With the United States presidential election coming up on Tuesday, Nov. 3, many students from Marjory Stoneman Douglas High School have formed opinions on which candidate they support. While some endorse current President Donald Trump and others back former Vice President Joseph “Joe” Biden, some believe the outcome won’t affect them at all.  

For a group of MSD students, the 2020 election serves as a time to see if the new presidential candidate will keep their word on policies if elected into office. 

“[Hopefully the] new candidate can back what he says he is going to do,” sophomore Kamilah Rincon said. “For example, tackling the challenges we face with the coronavirus, doing something about racial inequality and restoring environmental protections that will aid in the fight [against] global warming.”

Many MSD students are ready for a fresh start after four years of having Trump in office and are curious to see what would change if Biden were to be elected. 

Students also say it is time for America to become unified again, and close up some of the extreme division from the past few months. With Black Lives Matter and All Lives Matter being protested across the country recently, America has been more divided than ever before.

“To me, the 2020 election means a fresh start [and] a chance to get the country together again,”  sophomore Taylor-Rose Lowe said.

With many current and important issues going on in America such as racial injustice, gun violence and the refugee crisis, the upcoming election could change a lot of things for the future of this country.
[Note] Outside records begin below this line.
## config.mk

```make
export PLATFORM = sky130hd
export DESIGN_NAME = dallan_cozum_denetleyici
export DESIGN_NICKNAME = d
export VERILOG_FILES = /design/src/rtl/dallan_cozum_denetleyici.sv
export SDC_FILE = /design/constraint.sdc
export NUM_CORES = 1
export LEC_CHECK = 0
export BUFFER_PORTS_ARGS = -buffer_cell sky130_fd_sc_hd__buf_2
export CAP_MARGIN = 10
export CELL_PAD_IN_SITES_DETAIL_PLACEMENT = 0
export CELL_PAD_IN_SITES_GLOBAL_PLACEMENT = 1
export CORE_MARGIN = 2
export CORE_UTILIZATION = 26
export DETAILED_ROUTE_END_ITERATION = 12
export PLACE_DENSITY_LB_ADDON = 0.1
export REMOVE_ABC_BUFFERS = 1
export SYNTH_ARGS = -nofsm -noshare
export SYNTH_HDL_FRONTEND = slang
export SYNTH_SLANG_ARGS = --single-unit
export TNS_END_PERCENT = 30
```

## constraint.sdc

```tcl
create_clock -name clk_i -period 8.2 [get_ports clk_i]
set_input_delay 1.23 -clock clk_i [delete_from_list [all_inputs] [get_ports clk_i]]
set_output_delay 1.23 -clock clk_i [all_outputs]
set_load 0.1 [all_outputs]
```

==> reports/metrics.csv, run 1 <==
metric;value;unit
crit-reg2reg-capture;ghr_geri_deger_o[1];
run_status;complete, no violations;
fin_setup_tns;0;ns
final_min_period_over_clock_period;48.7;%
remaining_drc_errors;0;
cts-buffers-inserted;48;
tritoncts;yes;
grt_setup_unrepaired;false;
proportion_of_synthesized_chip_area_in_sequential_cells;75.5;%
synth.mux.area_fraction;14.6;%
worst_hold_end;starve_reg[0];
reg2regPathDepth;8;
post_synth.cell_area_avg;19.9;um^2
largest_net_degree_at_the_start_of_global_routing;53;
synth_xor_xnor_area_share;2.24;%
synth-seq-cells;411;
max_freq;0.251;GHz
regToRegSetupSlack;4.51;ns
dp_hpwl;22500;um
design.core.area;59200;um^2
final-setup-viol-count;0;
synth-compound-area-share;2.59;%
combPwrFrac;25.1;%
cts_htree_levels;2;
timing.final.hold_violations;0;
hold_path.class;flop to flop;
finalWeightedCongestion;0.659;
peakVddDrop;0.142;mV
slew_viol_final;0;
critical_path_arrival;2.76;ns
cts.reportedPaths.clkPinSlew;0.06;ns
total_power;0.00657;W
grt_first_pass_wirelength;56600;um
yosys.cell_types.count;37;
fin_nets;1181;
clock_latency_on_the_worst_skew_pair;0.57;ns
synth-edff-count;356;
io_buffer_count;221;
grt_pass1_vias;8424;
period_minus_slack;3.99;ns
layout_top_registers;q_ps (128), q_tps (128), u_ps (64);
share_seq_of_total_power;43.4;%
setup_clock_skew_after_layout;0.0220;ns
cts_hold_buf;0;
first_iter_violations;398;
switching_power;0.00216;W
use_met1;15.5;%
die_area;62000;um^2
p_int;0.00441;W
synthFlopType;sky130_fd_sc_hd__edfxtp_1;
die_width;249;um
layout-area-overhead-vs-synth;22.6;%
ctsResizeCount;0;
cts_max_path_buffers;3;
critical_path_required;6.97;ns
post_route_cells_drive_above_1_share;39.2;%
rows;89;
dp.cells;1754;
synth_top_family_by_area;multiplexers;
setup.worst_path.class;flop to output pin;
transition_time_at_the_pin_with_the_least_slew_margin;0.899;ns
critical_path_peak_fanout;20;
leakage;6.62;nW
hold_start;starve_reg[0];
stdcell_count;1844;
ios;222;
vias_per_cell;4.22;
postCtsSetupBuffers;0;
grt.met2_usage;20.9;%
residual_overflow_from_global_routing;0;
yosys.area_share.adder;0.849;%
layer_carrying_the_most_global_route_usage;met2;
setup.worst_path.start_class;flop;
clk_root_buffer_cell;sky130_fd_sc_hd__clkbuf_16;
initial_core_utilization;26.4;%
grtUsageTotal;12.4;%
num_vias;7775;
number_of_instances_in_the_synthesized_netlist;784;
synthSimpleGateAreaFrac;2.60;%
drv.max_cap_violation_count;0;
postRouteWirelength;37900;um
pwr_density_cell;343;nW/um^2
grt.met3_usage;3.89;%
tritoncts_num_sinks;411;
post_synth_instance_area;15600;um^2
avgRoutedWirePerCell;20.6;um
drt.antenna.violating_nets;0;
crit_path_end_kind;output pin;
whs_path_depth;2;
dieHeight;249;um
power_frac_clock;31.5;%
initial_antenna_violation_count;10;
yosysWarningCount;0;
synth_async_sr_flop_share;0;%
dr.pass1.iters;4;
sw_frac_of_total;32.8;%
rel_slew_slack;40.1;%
[config.mk]
export PLATFORM = sky130hd
export DESIGN_NAME = add_rs
export DESIGN_NICKNAME = d
export VERILOG_FILES = /design/src/rtl/add_rs.sv
export SDC_FILE = /design/constraint.sdc
export NUM_CORES = 1
export LEC_CHECK = 0
export ABC_AREA = 1
export BUFFER_PORTS_ARGS = -buffer_cell sky130_fd_sc_hd__buf_2
export CAP_MARGIN = 40
export CORE_UTILIZATION = 40
export CTS_CLUSTER_SIZE = 40
export DETAILED_ROUTE_END_ITERATION = 8
export RECOVER_POWER = 50
export SYNTH_ARGS = -nofsm -noshare
export SYNTH_HDL_FRONTEND = slang
export SYNTH_SLANG_ARGS = --single-unit
[constraint.sdc]
create_clock -name clk -period 3.35 [get_ports clk]
set_clock_uncertainty 0.1 [all_clocks]
set_input_delay 0.1675 -clock clk [delete_from_list [all_inputs] [get_ports clk]]
set_output_delay 0.1675 -clock clk [all_outputs]
set_load 0.01 [all_outputs]
[src/rtl/add_rs.sv]
// add_rs: reservation station and issue controller for the integer adder.
// Holds add/sub instructions until both operands are known, snoops the CDB
// for missing operands, and feeds one ready entry at a time to a registered
// adder. The result is then held on the CDB output until the arbiter grants it.
module add_rs #(
    parameter int ENTRIES = 4,
    parameter int TAG_W   = 4,
    parameter int RS_BASE = 0,
    parameter int ADD_LAT = 2
) (
    input  logic             clk,
    input  logic             rst,
    input  logic             issue_valid,
    output logic             issue_ready,
    input  logic             issue_op,
    input  logic [31:0]      issue_vj,
    input  logic [31:0]      issue_vk,
    input  logic [TAG_W-1:0] issue_qj,
    input  logic [TAG_W-1:0] issue_qk,
    output logic [TAG_W-1:0] issue_tag,
    input  logic             cdb_in_valid,
    input  logic [TAG_W-1:0] cdb_in_tag,
    input  logic [31:0]      cdb_in_data,
    output logic [31:0]      alu_a,
    output logic [31:0]      alu_b,
    output logic             alu_cin,
    input  logic [31:0]      alu_sum,
    input  logic             alu_cout,
    output logic             cdb_out_valid,
    input  logic             cdb_out_ready,
    output logic [TAG_W-1:0] cdb_out_tag,
    output logic [31:0]      cdb_out_data,
    output logic             cdb_out_cout
);

    localparam int IDX_W = (ENTRIES > 1) ? $clog2(ENTRIES) : 1;
    localparam int CNT_W = (ADD_LAT > 1) ? $clog2(ADD_LAT + 1) : 1;

    typedef enum logic [1:0] {
        S_IDLE,
        S_EXEC,
        S_DONE
    } state_t;

    state_t             state_q;
    logic [ENTRIES-1:0] busy_q;
    logic [ENTRIES-1:0] op_q;
    logic [ENTRIES-1:0] disp_q;
    logic [31:0]        vj_q [ENTRIES];
    logic [31:0]        vk_q [ENTRIES];
    logic [TAG_W-1:0]   qj_q [ENTRIES];
    logic [TAG_W-1:0]   qk_q [ENTRIES];
    logic [IDX_W-1:0]   sel_q;
    logic [CNT_W-1:0]   cnt_q;

    logic               freeFound;
    logic [IDX_W-1:0]   freeIdx;
    logic [TAG_W-1:0]   freeTag;
    logic               anyReady;
    logic [IDX_W-1:0]   readyIdx;
    logic               issueFire;
    logic               snoopLive;
    logic               bypassJ;
    logic               bypassK;

    // Pick the lowest free slot for issue and the lowest ready slot for dispatch,
    // both from registered state so a freed or newly-ready entry counts next cycle.
    always_comb begin
        freeFound = 1'b0;
        freeIdx   = '0;
        freeTag   = TAG_W'(RS_BASE);
        anyReady  = 1'b0;
        readyIdx  = '0;
        for (int i = ENTRIES - 1; i >= 0; i--) begin
            if (!busy_q[i]) begin
                freeFound = 1'b1;
                freeIdx   = IDX_W'(i);
                freeTag   = TAG_W'(RS_BASE + i);
            end
            if (busy_q[i] && !disp_q[i] && (qj_q[i] == '0) && (qk_q[i] == '0)) begin
                anyReady = 1'b1;
                readyIdx = IDX_W'(i);
            end
        end
    end

    assign issue_ready = freeFound;
    assign issue_tag   = freeTag;
    assign issueFire   = issue_valid && freeFound;
    assign snoopLive   = cdb_in_valid && (cdb_in_tag != '0);
    assign bypassJ     = snoopLive && (issue_qj == cdb_in_tag);
    assign bypassK     = snoopLive && (issue_qk == cdb_in_tag);

    // Entry bookkeeping (snoop, issue, free) and the dispatch/execute/broadcast
    // state machine share one register block because dispatch and release both
    // touch entry state; they never target the same entry in one cycle.
    always_ff @(posedge clk) begin
        if (rst) begin
            state_q       <= S_IDLE;
            busy_q        <= '0;
            op_q          <= '0;
            disp_q        <= '0;
            sel_q         <= '0;
            cnt_q         <= '0;
            alu_a         <= '0;
            alu_b         <= '0;
            alu_cin       <= 1'b0;
            cdb_out_valid <= 1'b0;
            cdb_out_tag   <= '0;
            cdb_out_data  <= '0;
            cdb_out_cout  <= 1'b0;
            for (int i = 0; i < ENTRIES; i++) begin
                vj_q[i] <= '0;
                vk_q[i] <= '0;
                qj_q[i] <= '0;
                qk_q[i] <= '0;
            end
        end else begin
            for (int i = 0; i < ENTRIES; i++) begin
                if (busy_q[i] && snoopLive) begin
                    if (qj_q[i] == cdb_in_tag) begin
                        vj_q[i] <= cdb_in_data;
                        qj_q[i] <= '0;
                    end
                    if (qk_q[i] == cdb_in_tag) begin
                        vk_q[i] <= cdb_in_data;
                        qk_q[i] <= '0;
                    end
                end
            end

            if (issueFire) begin
                busy_q[freeIdx] <= 1'b1;
                op_q[freeIdx]   <= issue_op;
                disp_q[freeIdx] <= 1'b0;
                vj_q[freeIdx]   <= bypassJ ? cdb_in_data : issue_vj;
                vk_q[freeIdx]   <= bypassK ? cdb_in_data : issue_vk;
                qj_q[freeIdx]   <= bypassJ ? '0 : issue_qj;
                qk_q[freeIdx]   <= bypassK ? '0 : issue_qk;
            end

            case (state_q)
                S_IDLE: begin
                    if (anyReady) begin
                        alu_a            <= vj_q[readyIdx];
                        alu_b            <= op_q[readyIdx] ? ~vk_q[readyIdx] : vk_q[readyIdx];
                        alu_cin          <= op_q[readyIdx];
                        sel_q            <= readyIdx;
                        disp_q[readyIdx] <= 1'b1;
                        cnt_q            <= '0;
                        state_q          <= S_EXEC;
                    end
                end
                S_EXEC: begin
                    if (cnt_q == CNT_W'(ADD_LAT - 1)) begin
                        cdb_out_data  <= alu_sum;
                        cdb_out_cout  <= alu_cout;
                        cdb_out_tag   <= TAG_W'(RS_BASE) + TAG_W'(sel_q);
                        cdb_out_valid <= 1'b1;
                        state_q       <= S_DONE;
                    end else begin
                        cnt_q <= cnt_q + CNT_W'(1);
                    end
                end
                S_DONE: begin
                    if (cdb_out_ready) begin
                        cdb_out_valid <= 1'b0;
                        busy_q[sel_q] <= 1'b0;
                        state_q       <= S_IDLE;
                    end
                end
                default: begin
                    state_q <= S_IDLE;
                end
            endcase
        end
    end

endmodule

== Word level (Yosys, flattened, before mapping) ==
Memory sizes are Yosys's and may differ from the RTL's. A register that Yosys moved wholly into a read port is not among the register bits.
Index checks and enable logic that the tools add are counted.
Operators by class
  add/subtract/negate cells: 1
  $lt $le $gt $ge: 6
  equality and inequality tests: 17
  muxes and demuxes: 105
  bitwise operators: 23
  reduce and logical (&&, ||, !) cells: 44
Operator list (number)
  $mux W32: 11
  $mux W4: 21
  $mux W1: 51
  $eq A4 B4 Y1: 10
  $logic_not A4 Y1: 8
  $not A32 Y32: 1
  $mux W2: 14
  $logic_and A1 B1 Y1: 23
  $or A1 B1 Y1: 16
  $lt A2 B3 Y1 const B: 3
  $reduce_and A3 Y1: 3
  $and A4 B4 Y4: 2
  $ne A2 B2 Y1 const B: 4
  $not A4 Y4: 2
  $or A4 B4 Y4: 2
  $demux W1 S2: 3
  $ge A2 B1 Y1 const B: 3
  $pmux W2 S3: 1
  $bwmux W4: 1
  $eq A2 B1 Y1 const B: 2
  $logic_not A1 Y1: 4
  $pmux W2 S2: 1
  $reduce_and A2 Y1: 2
  $reduce_bool A2 Y1: 2
  other kinds (6): 6
Storage, ports and cells
  bits in registers: 87
  bits in writable memories: 288
  output and inout bits: 108
  memories kept: 4
Memories
  vj_q: depth 4, bits a word 32, read ports 1, clocked after Yosys merged registers in 1, write ports 5, line 49  | logic [31:0] vj_q [ENTRIES];
  vk_q: depth 4, bits a word 32, read ports 1, clocked after Yosys merged registers in 0, write ports 5, line 50  | logic [31:0] vk_q [ENTRIES];
  qj_q: depth 4, bits a word 4, read ports 4, clocked after Yosys merged registers in 0, write ports 5, line 51  | logic [TAG_W-1:0] qj_q [ENTRIES];
  qk_q: depth 4, bits a word 4, read ports 4, clocked after Yosys merged registers in 0, write ports 5, line 52  | logic [TAG_W-1:0] qk_q [ENTRIES];

== Longest topological paths before layout ==
Gate-level depths: netlist (run 1).
  word-level depth: 15
  depth in mapped cells: 17
  depth with buffers taken out: 16

== Worst setup path before layout (run 1) ==
No wires, ideal clock.
  path type: reg2reg
  from: reg busy_q[0]
  to: mem qj_q[1][0] (enable)
  data arrival time: 2102 ps
  required time: 2652 ps
  setup slack: 550 ps
  cell stages (with the launch flop): 9
  period minus slack after synthesis: 2800 ps
  cell sequence: dfxtp_1 inv_2 nor3_1 inv_1 nor2_2 inv_1 clkbuf_1 clkbuf_1 nand3_1
RTL lines
  from (decl): line 46  | logic [ENTRIES-1:0] busy_q;
  from (signal assigned): line 100  | busy_q <= '0;
  from (signal, indexed assignment): line 133  | busy_q[freeIdx] <= 1'b1;
  from (signal, indexed assignment): line 168  | busy_q[sel_q] <= 1'b0;
  to (decl): line 51

==> results.py, run 1 <==
metrics = {
    "worst_setup_path": {
        "end_kind": "flop",
        "crit_type": "reg2reg",
        "reg2regPathDepth": 8,
        "r2r_slack_ns": 0.25,
        "crit_arrival_ns": 3.20,
        "crit_start": "busy_q[0]",
        "timing.rr.start": "busy_q[0]",
        "crit_required_ns": 3.46,
        "path_max_fanout": 38,
        "timing.rr.end": "vk_q[1][12]",
        "worstSetupEndpoint": "vk_q[1][12]",
        "crit_path_start_kind": "flop",
    },
    "pwr": {
        "combPwrFrac_pct": 9.9,
        "internal-power_mw": 8.96,
        "p_total_mw": 12.0,
        "power.switching_mw": 3.03,
        "peakVddDrop_mv": 0.366,
        "seqPwrFrac_pct": 47.9,
        "p_leak_nw": 10.0,
        "power.density_nw_per_um2": 490,
        "clkPwrFrac_pct": 42.3,
        "p_sw_share_pct": 25.3,
    },
    "sta": {
        "finalCritPeriodShare_pct": 92.4,
        "setup_viol": 0,
        "setup_ws_ns": 0.253,
        "slew_headroom_pct": 23.0,
        "worst_slew_pin_slew_ns": 1.16,
        "layout_min_cycle_time_ns": 3.10,
        "slew_violations": 0,
        "max_freq_ghz": 0.323,
        "setup-tns-final_ns": 0,
        "hold_violations": 0,
        "rsz0062_at_grt": "false",
    },
    "synthesis": {
        "synth-async-reset-ratio_pct": 0,
        "yosys.area.top_type": "edfxtp_1",
        "ys.flop_type": "edfxtp_1",
        "syn_inst": 2247,
        "ys_types": 42,
        "ys_ff_latch": 407,
        "yosys_warnings": 0,
        "syn_area_um2": 19900,
        "avgSynthCellArea_um2": 8.87,
        "synth_edf_count": 288,
        "synth.most_common_cell": "nand2_1",
        "synth_area_leaders": "edfxtp_1, dfxtp_1, nand2_1",
        "synth_top_area_share_pct": 43.4,
        "synth_seq_area_share_pct": 55.4,
        "synthTopCellsByCount": "nand2_1, edfxtp_1, nand3_1",
    },
    "detailed_routing": {
        "ant_nets": 0,
        "drc": 0,
        "wl_per_cell_um": 21.9,
        "wl_mm": 71.9,
        "drt_pass1_iterations": 8,
        "num_vias": 18400,
        "first_iter_violations": 1935,
        "avgViaCountPerCell": 5.61,
    },
    "final_layout": {
        "diodes": 0,
        "nets": 2727,
        "drive_gt1_share_pct": 12.8,
        "syn_to_final_growth_pct": 22.9,
        "final.fill_count": 4678,
    },
    "placement": {
        "post-place-ws_ns": 0.496,
        "hpwl_mm": 44.5,
        "gp_congestion": 0.905,
        "port_buffers": 250,
    },
    "cts": {
        "cts_buffers": 47,
        "postCtsSetupRepairBufs": 0,
        "clkLatencyLatePin_ns": 0.61,
        "ctsHtreeMaxLevel": 2,
        "cts_root_buf": "clkbuf_16",
        "cts_tree": "built",
        "ctsResizeCount": 0,
        "path_clk_slew_ns": 0.06,
        "cts_num_sinks": 407,
        "max-clock-path-buffers": 3,
    },
    "global_route": {
        "grt_use_met1_pct": 36.6,
        "track_usage_pct": 28.1,
        "top_usage_layer": "met2",
        "grt_max_degree": 69,
        "grt_pass1_vias": 18000,
        "gr-total-overflow": 0,
        "antenna_found_initial": 0,
        "use_met3_pct": 6.26,
        "grt_use_met2_pct": 44.8,
        "grt_pass1_wl_mm": 107,
    },
    "run": {
        "max_cap_violations": 0,
    },
    "die": {
        "io_pins": 255,
        "dieArea_um2": 50700,
        "dieWidth_um": 225,
        "start_util_pct": 40.6,
        "coreArea_um2": 49100,
        "die-height_um": 225,
        "rows": 81,
    },
    "outcome": {
        "status": "completed",
    },
    "worst_hold_path": {
        "worst_hold_path_type": "in2reg",
    },
}
power by group through the flow:
stage / logic [mW] / clock network [mW] / registers [mW]
final: 1.19 / 5.06 / 5.74
after detailed placement: 1.08 / 0 / 5.84
after CTS: 1.20 / 5.11 / 5.73
after global routing: 1.29 / 5.28 / 5.75
after floorplan: 0.614 / 0 / 5.83
after global placement: 1.07 / 0 / 5.83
Problems in America are piling up and this election can be a chance to lessen or even resolve these issues. 

Moreover, some MSD students say that the individual who gets elected as president this year can influence who they vote for in the future. This can be a good or a bad thing depending on whether or not they like the candidate, no matter what their political views are.

Despite some students being avid Trump or Biden supporters, there are also a lot of students who have no opinion on the election. 

“I watched the debates as much as I could to see both of [Biden and Trump’s] points of views on things,” sophomore David Elias said. “This election won’t affect my life yet, but it still means a lot to me who wins for other lives out there.” 

Certain students at MSD don’t believe that the election will greatly impact them, but feel it is more important when it comes to people of color and minority groups in America. 

“Our current president hasn’t done much for people of color during his first term of presidency in my opinion,” sophomore Johnson Lei said.

With unarmed men and women of color being killed by police and not getting the justice they deserve, many have blamed the current administration for creating an environment where their deaths were seen as justifiable. 

With the Black Lives Matter movement in full effect, students did not like the president’s thoughts on the movement when he tweeted it was a “symbol of hate” after “Black Lives Matter” was painted on the road in front of Trump Tower in New York City.

Students, especially on social media, have encouraged others to register to vote, head to the polls or send in a ballot before Election Day. 

With the presidential election around the corner, the importance of voting has been increasingly stressed on the American people. Even though students at MSD have different views and opinions on what this election means to them, they encourage others to vote.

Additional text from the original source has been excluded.